Em São Sebastião, o Centro de Incentivo ao Aleitamento Materno (Ciama) promove o encontro às 14h, na Praça da Bíblia, na Topolândia. 

No arquipélago de Ilhabela, o evento vai ocorrer no Centro Cultural da Vila, no mesmo dia e horário, em parceria com o Projeto Dança Materna e secretaria da Saúde. Haverá vivências da Dança Materna e de Yoga para Gestantes, Mães e Bebês, com Tatiana Tardioli, Cielo Costa e Fabiana Baltazar. Bate papo sobre amamentação com Alejandra Soto Payva, além da apresentação de um mini-documentário, de Guga Ferri, sobre a 1ª Semana do Bebê de Ilhabela.

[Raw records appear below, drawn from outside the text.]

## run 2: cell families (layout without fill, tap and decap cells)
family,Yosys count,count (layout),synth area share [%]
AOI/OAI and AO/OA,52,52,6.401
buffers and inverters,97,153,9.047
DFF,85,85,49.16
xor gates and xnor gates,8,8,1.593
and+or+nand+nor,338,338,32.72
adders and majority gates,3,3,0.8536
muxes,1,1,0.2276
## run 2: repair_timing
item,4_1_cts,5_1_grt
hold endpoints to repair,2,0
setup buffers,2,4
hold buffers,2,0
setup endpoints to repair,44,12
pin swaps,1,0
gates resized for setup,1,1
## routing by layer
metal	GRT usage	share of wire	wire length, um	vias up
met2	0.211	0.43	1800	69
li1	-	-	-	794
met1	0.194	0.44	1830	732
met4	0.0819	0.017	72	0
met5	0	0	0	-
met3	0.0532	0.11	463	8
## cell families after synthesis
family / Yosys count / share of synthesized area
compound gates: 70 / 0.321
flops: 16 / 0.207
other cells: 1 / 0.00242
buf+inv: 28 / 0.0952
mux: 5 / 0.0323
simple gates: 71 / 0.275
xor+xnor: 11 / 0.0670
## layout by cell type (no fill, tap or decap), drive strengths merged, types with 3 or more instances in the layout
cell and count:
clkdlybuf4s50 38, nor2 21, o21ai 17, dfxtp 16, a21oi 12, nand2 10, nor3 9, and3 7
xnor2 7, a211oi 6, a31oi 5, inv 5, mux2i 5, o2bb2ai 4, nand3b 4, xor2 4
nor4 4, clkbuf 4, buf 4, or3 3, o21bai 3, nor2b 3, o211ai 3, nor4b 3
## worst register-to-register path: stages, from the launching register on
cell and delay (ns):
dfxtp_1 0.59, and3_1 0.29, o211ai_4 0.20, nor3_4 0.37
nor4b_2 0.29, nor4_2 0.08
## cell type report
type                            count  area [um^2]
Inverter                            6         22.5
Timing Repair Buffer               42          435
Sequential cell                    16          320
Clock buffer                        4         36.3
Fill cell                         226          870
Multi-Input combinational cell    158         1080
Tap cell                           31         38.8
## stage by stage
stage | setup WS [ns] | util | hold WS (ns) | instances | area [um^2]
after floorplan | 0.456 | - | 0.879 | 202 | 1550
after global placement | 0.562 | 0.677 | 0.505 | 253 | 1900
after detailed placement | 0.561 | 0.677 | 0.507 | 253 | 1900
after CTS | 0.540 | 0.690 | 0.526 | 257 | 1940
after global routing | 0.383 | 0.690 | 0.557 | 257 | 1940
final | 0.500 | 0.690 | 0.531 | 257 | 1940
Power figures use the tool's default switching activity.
### src/rtl/mult_share_arb.sv
// -----------------------------------------------------------------------------
// mult_share_arb
//
// Time-shares one external 8x8 signed Booth multiplier among N_REQ requesters.
// One operand pair is accepted at a time and the multiplier is pulsed to start.
// The controller then counts the 8 multiply steps, captures the 16-bit product
// and returns it, tagged with the owning requester ID, on a valid/ready channel.
//
// Ports:
//   clk, rst_n           clock (shared with multiplier), async active-low reset
//   req[N_REQ]           per-requester request, operands held until granted
//   a_in, b_in           packed operands, requester i uses bits [8i+7:8i]
//   gnt[N_REQ]           one-hot grant, combinational, high in the accept cycle
//   rsp_valid/rsp_ready  response handshake
//   rsp_id, rsp_prod     owner index and signed product of the response
//   mult_start           one-cycle start pulse to the multiplier
//   mult_multiplicand    registered operand A to the multiplier
//   mult_multiplier      registered operand B to the multiplier
//   mult_prod, mult_busy product and busy flag from the multiplier
//   err                  sticky: multiplier still busy at capture time
//
// Build option:
//   MULT_ARB_FIXED_PRIO_EN  defined   -> fixed priority, lowest index wins
//                           undefined -> round-robin (default)
// -----------------------------------------------------------------------------
module mult_share_arb #(
    parameter int N_REQ = 4,
    parameter int ID_W  = 2
) (
    input  logic               clk,
    input  logic               rst_n,
    input  logic [N_REQ-1:0]   req,
    input  logic [N_REQ*8-1:0] a_in,
    input  logic [N_REQ*8-1:0] b_in,
    output logic [N_REQ-1:0]   gnt,
    output logic               rsp_valid,
    input  logic               rsp_ready,
    output logic [ID_W-1:0]    rsp_id,
    output logic [15:0]        rsp_prod,
    output logic               mult_start,
    output logic [7:0]         mult_multiplicand,
    output logic [7:0]         mult_multiplier,
    input  logic [15:0]        mult_prod,
    input  logic               mult_busy,
    output logic               err
);

    typedef enum logic [2:0] {
        ST_IDLE  = 3'd0,
        ST_START = 3'd1,
        ST_WAIT  = 3'd2,
        ST_CAPT  = 3'd3,
        ST_RESP  = 3'd4
    } state_t;

    state_t          r_state;
    state_t          w_next;
    logic [ID_W-1:0] r_id;
    logic [ID_W-1:0] r_rsp_id;
    logic [ID_W-1:0] w_winner;
    logic [ID_W-1:0] w_idx;
    logic            w_any;
    logic            w_accept;
    logic [N_REQ-1:0] w_gnt;
    logic [ID_W+2:0] w_lane;
    logic [2:0]      r_cnt;
    logic            r_start;
    logic            r_valid;
    logic            r_err;
    logic [7:0]      r_a;
    logic [7:0]      r_b;
    logic [15:0]     r_prod;

`ifdef MULT_ARB_FIXED_PRIO_EN
    // Winner select: fixed priority; scanning downward leaves the lowest set index.
    always_comb begin
        w_any    = 1'b0;
        w_winner = '0;
        w_idx    = '0;
        for (int i = N_REQ - 1; i >= 0; i--) begin
            w_idx    = ID_W'(i);
            w_winner = req[w_idx] ? w_idx : w_winner;
            w_any    = w_any | req[w_idx];
        end
    end
`else
    logic [ID_W-1:0] r_ptr;

    // Winner select: round-robin starting just after the last winner; scanning
    // the offsets downward leaves the nearest requester after the pointer.
    always_comb begin
        w_any    = 1'b0;
        w_winner = '0;
        w_idx    = '0;
        for (int k = N_REQ; k >= 1; k--) begin
            w_idx    = ID_W'((int'(r_ptr) + k) % N_REQ);
            w_winner = req[w_idx] ? w_idx : w_winner;
            w_any    = w_any | req[w_idx];
        end
    end

    // Round-robin pointer: reset to the last index so requester 0 is favoured first.
    always_ff @(posedge clk or negedge rst_n) begin
        if (!rst_n) begin
            r_ptr <= ID_W'(N_REQ - 1);
        end else if (w_accept) begin
            r_ptr <= w_winner;
        end else begin
            r_ptr <= r_ptr;
        end
    end
`endif

    // Operand accept condition and byte offset of the winner's operands.
    always_comb begin
        w_accept = (r_state == ST_IDLE) && w_any;
        w_lane   = {w_winner, 3'b000};
    end

    // Next-state decode and combinational grant (only ever asserted in IDLE).
    always_comb begin
        w_next = r_state;
        w_gnt  = '0;
        case (r_state)
            ST_IDLE: begin
                if (w_any) begin
                    w_next          = ST_START;
                    // Gated by rst_n so outputs read zero while reset is held.
                    w_gnt[w_winner] = rst_n;
                end else begin
                    w_next = ST_IDLE;
                end
            end
            ST_START: begin
                w_next = ST_WAIT;
            end
            ST_WAIT: begin
                // Counter value 7 marks the 8th step edge: product final after it.
                if (r_cnt == 3'd7) begin
                    w_next = ST_CAPT;
                end else begin
                    w_next = ST_WAIT;
                end
            end
            ST_CAPT: begin
                w_next = ST_RESP;
            end
            ST_RESP: begin
                if (rsp_ready) begin
                    w_next = ST_IDLE;
                end else begin
                    w_next = ST_RESP;
                end
            end
            default: begin
                w_next = ST_IDLE;
            end
        endcase
    end

    // State register plus registered start/valid flags derived from the next state.
    always_ff @(posedge clk or negedge rst_n) begin
        if (!rst_n) begin
            r_state <= ST_IDLE;
            r_start <= 1'b0;
            r_valid <= 1'b0;
        end else begin
            r_state <= w_next;
            r_start <= (w_next == ST_START);
            r_valid <= (w_next == ST_RESP);
        end
    end

    // Operand and owner latch at the accept edge.
    always_ff @(posedge clk or negedge rst_n) begin
        if (!rst_n) begin
            r_a  <= 8'h00;
            r_b  <= 8'h00;
            r_id <= '0;
        end else if (w_accept) begin
            r_a  <= a_in[w_lane +: 8];
            r_b  <= b_in[w_lane +: 8];
            r_id <= w_winner;
        end else begin
            r_a  <= r_a;
            r_b  <= r_b;
            r_id <= r_id;
        end
    end

    // Multiply step counter: cleared in START, advanced on every WAIT edge.
    always_ff @(posedge clk or negedge rst_n) begin
        if (!rst_n) begin
            r_cnt <= 3'd0;
        end else if (r_state == ST_START) begin
            r_cnt <= 3'd0;
        end else if (r_state == ST_WAIT) begin
            r_cnt <= r_cnt + 3'd1;
        end else begin
            r_cnt <= r_cnt;
        end
    end

    // Product capture: mult_prod is only valid in CAPT since the multiplier keeps stepping.
    always_ff @(posedge clk or negedge rst_n) begin
        if (!rst_n) begin
            r_prod   <= 16'h0000;
            r_rsp_id <= '0;
            r_err    <= 1'b0;
        end else if (r_state == ST_CAPT) begin
            r_prod   <= mult_prod;
            r_rsp_id <= r_id;
            r_err    <= r_err | mult_busy;
        end else begin
            r_prod   <= r_prod;
            r_rsp_id <= r_rsp_id;
            r_err    <= r_err;
        end
    end

    assign gnt               = w_gnt;
    assign rsp_valid         = r_valid;
    assign rsp_id            = r_rsp_id;
    assign rsp_prod          = r_prod;
    assign mult_start        = r_start;
    assign mult_multiplicand = r_a;
    assign mult_multiplier   = r_b;
    assign err               = r_err;

endmodule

Já em Caraguá, a "Hora do Mamaço" vai ser na Praça Cândido Mota, também às 14h, promovida pelo Centro de Atendimento Materno Infantil (Ceami), pelo quarto ano seguido. Em Caraguatatuba, ainda, serão sorteados ao público camisetas da campanha e carregadores de bebê, conhecidos como baby sling. A previsão é que 150 pessoas compareçam ao evento.

A ação foi lançada em 1992 pela Organização Mundial de Saúde (OMS), com o objetivo de dar visibilidade à amamentação e incentivar o aleitamento materno exclusivo até no mínimo seis meses de vida. O tema deste ano é "Apoiando a Amamentação – Todos Juntos!", que remete à importância da colaboração multissetorial para o apoio e sucesso da amamentação. 

Pesquisa

De acordo com a OMS e o Fundo das Nações Unidas para a Infância (Unicef), a amamentação é uma das formas mais eficazes de garantir a saúde e a sobrevivência dos recém-nascidos. Se toda criança fosse amamentada desde o nascimento até os 2 anos, mais de 800 mil vidas seriam salvas anualmente, estimam as entidades.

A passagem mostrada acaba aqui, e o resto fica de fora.